ヘッドウインド号は海洋から大陸に向かって吹く風を受けて順調な航海をしていた。
翌日、赤道を超えると大粒の雨に見舞われた。
「うあー、あんな大きな虹は初めて見た」
テラが卵を抱きかかえたまま思わず声を出す。
鮮やかな虹がかかっていた。甲板で虹を眺めているテラに向かいカイトが言った。
「テラ、虹がきれいだね。外側から色をいってごらん」
「うーん、赤橙黄緑・・緑青と藍色かな」
「そうだね。ではなぜ虹は生まれるのかわかるかい」
「太陽が出ていて雨が降っているからでしょう」
「そうだね。太陽の光のスペクトルが並んでいるからなのだよ」
「スペク・・トル・・・」
「簡単に言えば、太陽の光が空気中の水滴によって、光が分解されて七色の帯に見えるのだよ」
「光が分解・・・」
「難しいね・・・水滴がプリズムの役割をしているから虹は見えるのだよ」
「難しいね。でも太陽と反対の方角に出ることは知っている。大きさもその時によって違うことも」
「テラはよく見ているね。賢い子だ。気象条件によって大きさは違うのだよ。虹が2個でることもあるのだよ」
「虹が2個もでるの! なんて素敵なのでしょう。でもね、カイトさん。レディに向かって賢い子は失礼だわ」
「テラはいくつなんだい」
「12歳、もうすぐ13歳のレディよ」
「そうか。それは失礼した。思春期の入口にいるのだね」
「大人の入口に入ったのよ」
「あははは、比喩表現を主観的に言い換えて論破しようとする興味深い回答だ。賢い子・・いや、聡明なレディだ」
「分かってくれればいいわ。カイトさん」
「実は私は、思春期とか偉そうに言っているが、鉱石しか分からない偏った変人だ。人間としてはまだまだ子供なのだ。私の評価を気にするよりも、その歳で女神の祝福の欠かせないメンバーとなっていることに誇りをもちなさい」
「自分に誇りを持つ・・・」
カイトは、目じりを下げて黙って頷いた。
「あ、トビウオだ」
テラは大声を上げると、甲板から海面を飛ぶトビウオの群れに目をやった。トビウオはヘッドウインド号のすぐ脇の海面から飛び上がると、胸鰭を翼の様に広げて、正に海鳥の様に海面を飛ぶ。うねる波の遥か上を飛んでいた。

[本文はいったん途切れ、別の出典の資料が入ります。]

[src/common/evc_link_if.sv]
// Signals between the controller and its filter and clock output modules.
// Assumes one clock domain shared by all three modules.
`timescale 1ns/1ps
`default_nettype none
interface evc_link_if;
    logic raw;
    logic sample_tick;
    logic filter_en;
    evc_pkg::evc_edge_type polarity;
    logic count_edge;
    logic level_sync;
    logic level_filt;
    logic [3:0] underflow;
    logic [1:0] chan_sel;
    logic out_en;
    logic toggle_lvl;
    logic pin;
    modport nf (input raw, input sample_tick, input filter_en, input polarity,
        output count_edge, output level_sync, output level_filt);
    modport co (input underflow, input chan_sel, input out_en,
        output toggle_lvl, output pin);
    modport ctl (output raw, output sample_tick, output filter_en, output polarity,
        input count_edge, input level_sync, input level_filt,
        output underflow, output chan_sel, output out_en,
        input toggle_lvl, input pin);
endinterface : evc_link_if
`default_nettype wire

[src/rtl/evc_clkout.sv]
// Underflow channel selector, halving toggle and output pin gate.
// Assumes underflow strobes are one-cycle pulses.
`timescale 1ns/1ps
`default_nettype none
`include "evc_map.svh"
module evc_clkout (
    input wire logic mclk_in,
    input wire logic reset_in,
    evc_link_if.co lnk
);
    logic tgl_q, tgl_d, pin_q, pin_d, sel_uf;

    always_comb
    begin
        sel_uf = lnk.underflow[lnk.chan_sel];
        tgl_d = sel_uf ? ~tgl_q : tgl_q;
        pin_d = lnk.out_en ? tgl_d : 1'b1;
    end

    always_ff @(posedge mclk_in or posedge reset_in)
    begin
        if (reset_in)
        begin
            tgl_q <= `EVC_RST_TOGGLE;
            pin_q <= `EVC_RST_PIN_LEVEL;
        end
        else
        begin
            tgl_q <= tgl_d;
            pin_q <= pin_d;
        end
    end

    assign lnk.toggle_lvl = tgl_q;
    assign lnk.pin = pin_q;
endmodule : evc_clkout
`default_nettype wire

[src/rtl/evc_noise_filter.sv]
// Event input synchroniser, noise rejector and edge selector.
// Assumes the sample tick is a one-cycle pulse of the system clock.
`timescale 1ns/1ps
`default_nettype none
`include "evc_map.svh"
module evc_noise_filter (
    input wire logic mclk_in,
    input wire logic reset_in,
    evc_link_if.nf lnk
);
    logic sync1_q, sync2_q, samp_q, filt_q, prev_q;
    logic samp_d, filt_d, prev_d, level;

    always_comb
    begin
        samp_d = samp_q;
        filt_d = filt_q;
        if (lnk.sample_tick)
        begin
            samp_d = sync2_q;
            if (samp_q == sync2_q)
                filt_d = sync2_q;
        end
        level = lnk.filter_en ? filt_q : sync2_q;
        prev_d = level;
    end

    always_ff @(posedge mclk_in or posedge reset_in)
    begin
        if (reset_in)
        begin
            sync1_q <= `EVC_RST_PIN_LEVEL;
            sync2_q <= `EVC_RST_PIN_LEVEL;
            samp_q <= `EVC_RST_PIN_LEVEL;
            filt_q <= `EVC_RST_PIN_LEVEL;
            prev_q <= `EVC_RST_PIN_LEVEL;
        end
        else
        begin
            sync1_q <= lnk.raw;
            sync2_q <= sync1_q;
            samp_q <= samp_d;
            filt_q <= filt_d;
            prev_q <= prev_d;
        end
    end

    assign lnk.count_edge = (lnk.polarity == evc_pkg::EVC_EDGE_RISE) ?
        (level & ~prev_q) : (~level & prev_q);
    assign lnk.level_sync = sync2_q;
    assign lnk.level_filt = filt_q;
endmodule : evc_noise_filter
`default_nettype wire

[src/rtl/evc_top.sv]
// Event counter input and divided underflow clock output, with APB registers.
// Assumes a timer core that counts on timer0_count_out and reports
// underflows as one-cycle pulses on underflow_in.
// Assumes software keeps the shared port pin a plain driven output.
//
// Local design decision: the APB register port.
`timescale 1ns/1ps
`default_nettype none
`include "evc_map.svh"

// Summary of operation
// - Mode bit makes event pin clock timer 0
// - Paired 0/1 form 16-bit event counter
// - Division ratio ignored in event mode
// - Polarity 0 falling edge, 1 rising
// - Filter bit enables noise rejector
// - Sample clock is fosc over 256 times n
// - Level passes at second sample edge
// - Event mode changes only clock source
// - Output toggles on each selected underflow
// - Channel field picks timer 0 to 3
// - Output enabled drives clock, else high
// - Enable gating unsynchronised, half cycle glitch; here pin_q registers the gated level on mclk_in
// - Width bits select 16-bit, reset 0
// - Mode, filter, polarity reset 0; top bit 0
// - Low underflow clocks high timer in 16-bit
module evc_top #(
    parameter int PRESCALER_SETTING_W = 3
) (
    input wire logic mclk_in,
    input wire logic reset_in,
    input wire logic psel_in,
    input wire logic penable_in,
    input wire logic pwrite_in,
    input wire logic [`EVC_ADDR_W-1:0] paddr_in,
    input wire logic [31:0] pwdata_in,
    output logic [31:0] prdata_out,
    output logic pready_out,
    output logic pslverr_out,
    input wire logic event_input_pin_in,
    output logic clock_output_port_out,
    input wire logic [1:0] timer0_division_ratio_in,
    input wire logic [PRESCALER_SETTING_W-1:0] prescaler_setting_in,
    input wire logic [3:0] underflow_in,
    output logic timer0_count_out,
    output logic timer1_chain_out,
    output logic timer3_chain_out,
    output logic pair01_width_select_out,
    output logic pair23_width_select_out
);
    if (PRESCALER_SETTING_W < 1 || PRESCALER_SETTING_W > 8)
    begin : g_bad_prescaler_setting
        $error("PRESCALER_SETTING_W must lie between 1 and 8");
    end

    evc_link_if lnk ();

    // ------------------------------------------------------------
    // Register state
    // ------------------------------------------------------------
    logic [1:0] width_q, width_d;
    logic [2:0] evcfg_q, evcfg_d;
    logic [2:0] clkctl_q, clkctl_d;
    logic [31:0] rdata_q, rdata_d;

    logic counter_mode_select;
    logic filter_select;
    logic edge_polarity_select;
    logic divided_clock_output;
    logic [1:0] output_channel_select;
    logic pair01_width_select;
    logic pair23_width_select;

    // ------------------------------------------------------------
    // APB decode
    // ------------------------------------------------------------
    logic [15:0] idx;
    logic aligned;
    logic hit;
    logic setup;
    logic wr_en;
    logic [31:0] rd_mux;

    // Misaligned and unmapped accesses read zero and answer with pslverr
    assign idx = paddr_in[`EVC_ADDR_W-1:2];
    assign aligned = (paddr_in[1:0] == 2'h0);
    assign setup = psel_in & ~penable_in;

    always_comb
    begin
        hit = 1'b0;
        rd_mux = 32'h0000_0000;
        if (aligned)
        begin
            unique case (idx)
                `EVC_IDX_WIDTH_SEL:
                begin
                    hit = 1'b1;
                    rd_mux = {30'h0000_0000, width_q};
                end
                `EVC_IDX_EVENT_CFG:
                begin
                    hit = 1'b1;
                    rd_mux = {29'h0000_0000, evcfg_q};
                end
                `EVC_IDX_CLKOUT_CTL:
                begin
                    hit = 1'b1;
                    rd_mux = {29'h0000_0000, clkctl_q};
                end
                `EVC_IDX_STATUS:
                begin
                    hit = 1'b1;
                    rd_mux = {29'h0000_0000, lnk.toggle_lvl, lnk.level_filt,
                        lnk.level_sync};
                end
                default:
                begin
                    hit = 1'b0;
                    rd_mux = 32'h0000_0000;
                end
            endcase
        end
    end

    // Read data is captured in the setup cycle so the access phase needs no wait
    assign pready_out = 1'b1;
    assign pslverr_out = psel_in & penable_in & ~hit;
    assign wr_en = psel_in & penable_in & pwrite_in & hit;
    assign prdata_out = rdata_q;

    always_comb
    begin
        width_d = width_q;
        evcfg_d = evcfg_q;
        clkctl_d = clkctl_q;
        rdata_d = rdata_q;
        if (setup)
            rdata_d = pwrite_in ? 32'h0000_0000 : rd_mux;
        if (wr_en)
        begin
            unique case (idx)
                `EVC_IDX_WIDTH_SEL: width_d = pwdata_in[1:0];
                `EVC_IDX_EVENT_CFG: evcfg_d = pwdata_in[2:0];
                `EVC_IDX_CLKOUT_CTL: clkctl_d = pwdata_in[2:0];
                default: width_d = width_q;
            endcase
        end
    end

    always_ff @(posedge mclk_in or posedge reset_in)
    begin
        if (reset_in)
        begin
            width_q <= `EVC_RST_WIDTH_SEL;
            evcfg_q <= `EVC_RST_EVENT_CFG;
            clkctl_q <= `EVC_RST_CLKOUT_CTL;
            rdata_q <= 32'h0000_0000;
        end
        else
        begin
            width_q <= width_d;
            evcfg_q <= evcfg_d;
            clkctl_q <= clkctl_d;
            rdata_q <= rdata_d;
        end
    end

    assign counter_mode_select = evcfg_q[`EVC_BIT_COUNTER_MODE_SELECT];
    assign filter_select = evcfg_q[`EVC_BIT_FILTER];
    assign edge_polarity_select = evcfg_q[`EVC_BIT_POLARITY];
    assign divided_clock_output = clkctl_q[`EVC_BIT_OUTEN];
    assign output_channel_select = clkctl_q[`EVC_FLD_OUTPUT_CHANNEL_SELECT];
    assign pair01_width_select = width_q[`EVC_BIT_PAIR01];
    assign pair23_width_select = width_q[`EVC_BIT_PAIR23];
    assign pair01_width_select_out = pair01_width_select;
    assign pair23_width_select_out = pair23_width_select;

    // ------------------------------------------------------------
    // Prescaler and noise sample divider
    // ------------------------------------------------------------
    logic [`EVC_PRE_W-1:0] pre_q, pre_d;
    logic [PRESCALER_SETTING_W-1:0] nr_q, nr_d;
    logic tick4, tick32, tick256, tick_nr;

    // Free-running from reset; its low bits give the ratio ticks
    assign tick4 = ((pre_q & `EVC_PRE_DIV4) == `EVC_PRE_DIV4);
    assign tick32 = ((pre_q & `EVC_PRE_DIV32) == `EVC_PRE_DIV32);
    assign tick256 = (pre_q == `EVC_PRE_DIV256);
    // One sample per n periods of fosc/256, n = setting + 1
    assign tick_nr = tick256 && (nr_q >= prescaler_setting_in);

    always_comb
    begin
        pre_d = pre_q + `EVC_PRE_W'(1);
        nr_d = nr_q;
        if (tick256)
            nr_d = tick_nr ? '0 : nr_q + PRESCALER_SETTING_W'(1);
    end

    always_ff @(posedge mclk_in or posedge reset_in)
    begin
        if (reset_in)
        begin
            pre_q <= '0;
            nr_q <= '0;
        end
        else
        begin
            pre_q <= pre_d;
            nr_q <= nr_d;
        end
    end

    // ------------------------------------------------------------
    // Timer clock selection
    // ------------------------------------------------------------
    logic div_tick;
    logic t0_cnt_q, t0_cnt_d;
    logic t1_chain_q, t1_chain_d;
    logic t3_chain_q, t3_chain_d;

    always_comb
    begin
        unique case (evc_pkg::evc_ratio_type'(timer0_division_ratio_in))
            evc_pkg::EVC_RATIO_DIV1: div_tick = 1'b1;
            evc_pkg::EVC_RATIO_DIV4: div_tick = tick4;
            evc_pkg::EVC_RATIO_DIV32: div_tick = tick32;
            evc_pkg::EVC_RATIO_DIV256: div_tick = tick256;
        endcase
        // Same count input of the core either way, only its source differs
        t0_cnt_d = counter_mode_select ? lnk.count_edge : div_tick;
        // Pair 0/1 chains timer 1 from timer 0, so events reach 16 bits
        t1_chain_d = pair01_width_select & underflow_in[0];
        // Timer 3 only ever sees the pair 2/3 chain, never event edges
        t3_chain_d = pair23_width_select & underflow_in[2];
    end

    always_ff @(posedge mclk_in or posedge reset_in)
    begin
        if (reset_in)
        begin
            t0_cnt_q <= 1'b0;
            t1_chain_q <= 1'b0;
            t3_chain_q <= 1'b0;
        end
        else
        begin
            t0_cnt_q <= t0_cnt_d;
            t1_chain_q <= t1_chain_d;
            t3_chain_q <= t3_chain_d;
        end
    end

    assign timer0_count_out = t0_cnt_q;
    assign timer1_chain_out = t1_chain_q;
    assign timer3_chain_out = t3_chain_q;

    // ------------------------------------------------------------
    // Filter and clock output
    // ------------------------------------------------------------
    assign lnk.raw = event_input_pin_in;
    assign lnk.sample_tick = tick_nr;
    assign lnk.filter_en = filter_select;
    assign lnk.polarity = evc_pkg::evc_edge_type'(edge_polarity_select);
    assign lnk.underflow = underflow_in;
    assign lnk.chan_sel = output_channel_select;
    assign lnk.out_en = divided_clock_output;
    assign clock_output_port_out = lnk.pin;

    evc_noise_filter u_filter (
        .mclk_in(mclk_in),
        .reset_in(reset_in),
        .lnk(lnk.nf)
    );

    evc_clkout u_clkout (
        .mclk_in(mclk_in),
        .reset_in(reset_in),
        .lnk(lnk.co)
    );
endmodule : evc_top
`default_nettype wire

「キャプテン、トビウオを追っているのはカジキマグロの群れです。魔物は見えないわ」
マストの上の見張り台からハフが叫んだ。
「了解。ハフ、警戒は怠るな」
マナツの声が飛んだ。
カイトは興奮気味に、
「これがトビウオか。素晴らしい。胸鰭を翼の様に広げて200mは超える飛距離だ。きっと水中では尾鰭を使って加速しているのだろうな」
カイトも夢中になってトビウオの群れを眺めている。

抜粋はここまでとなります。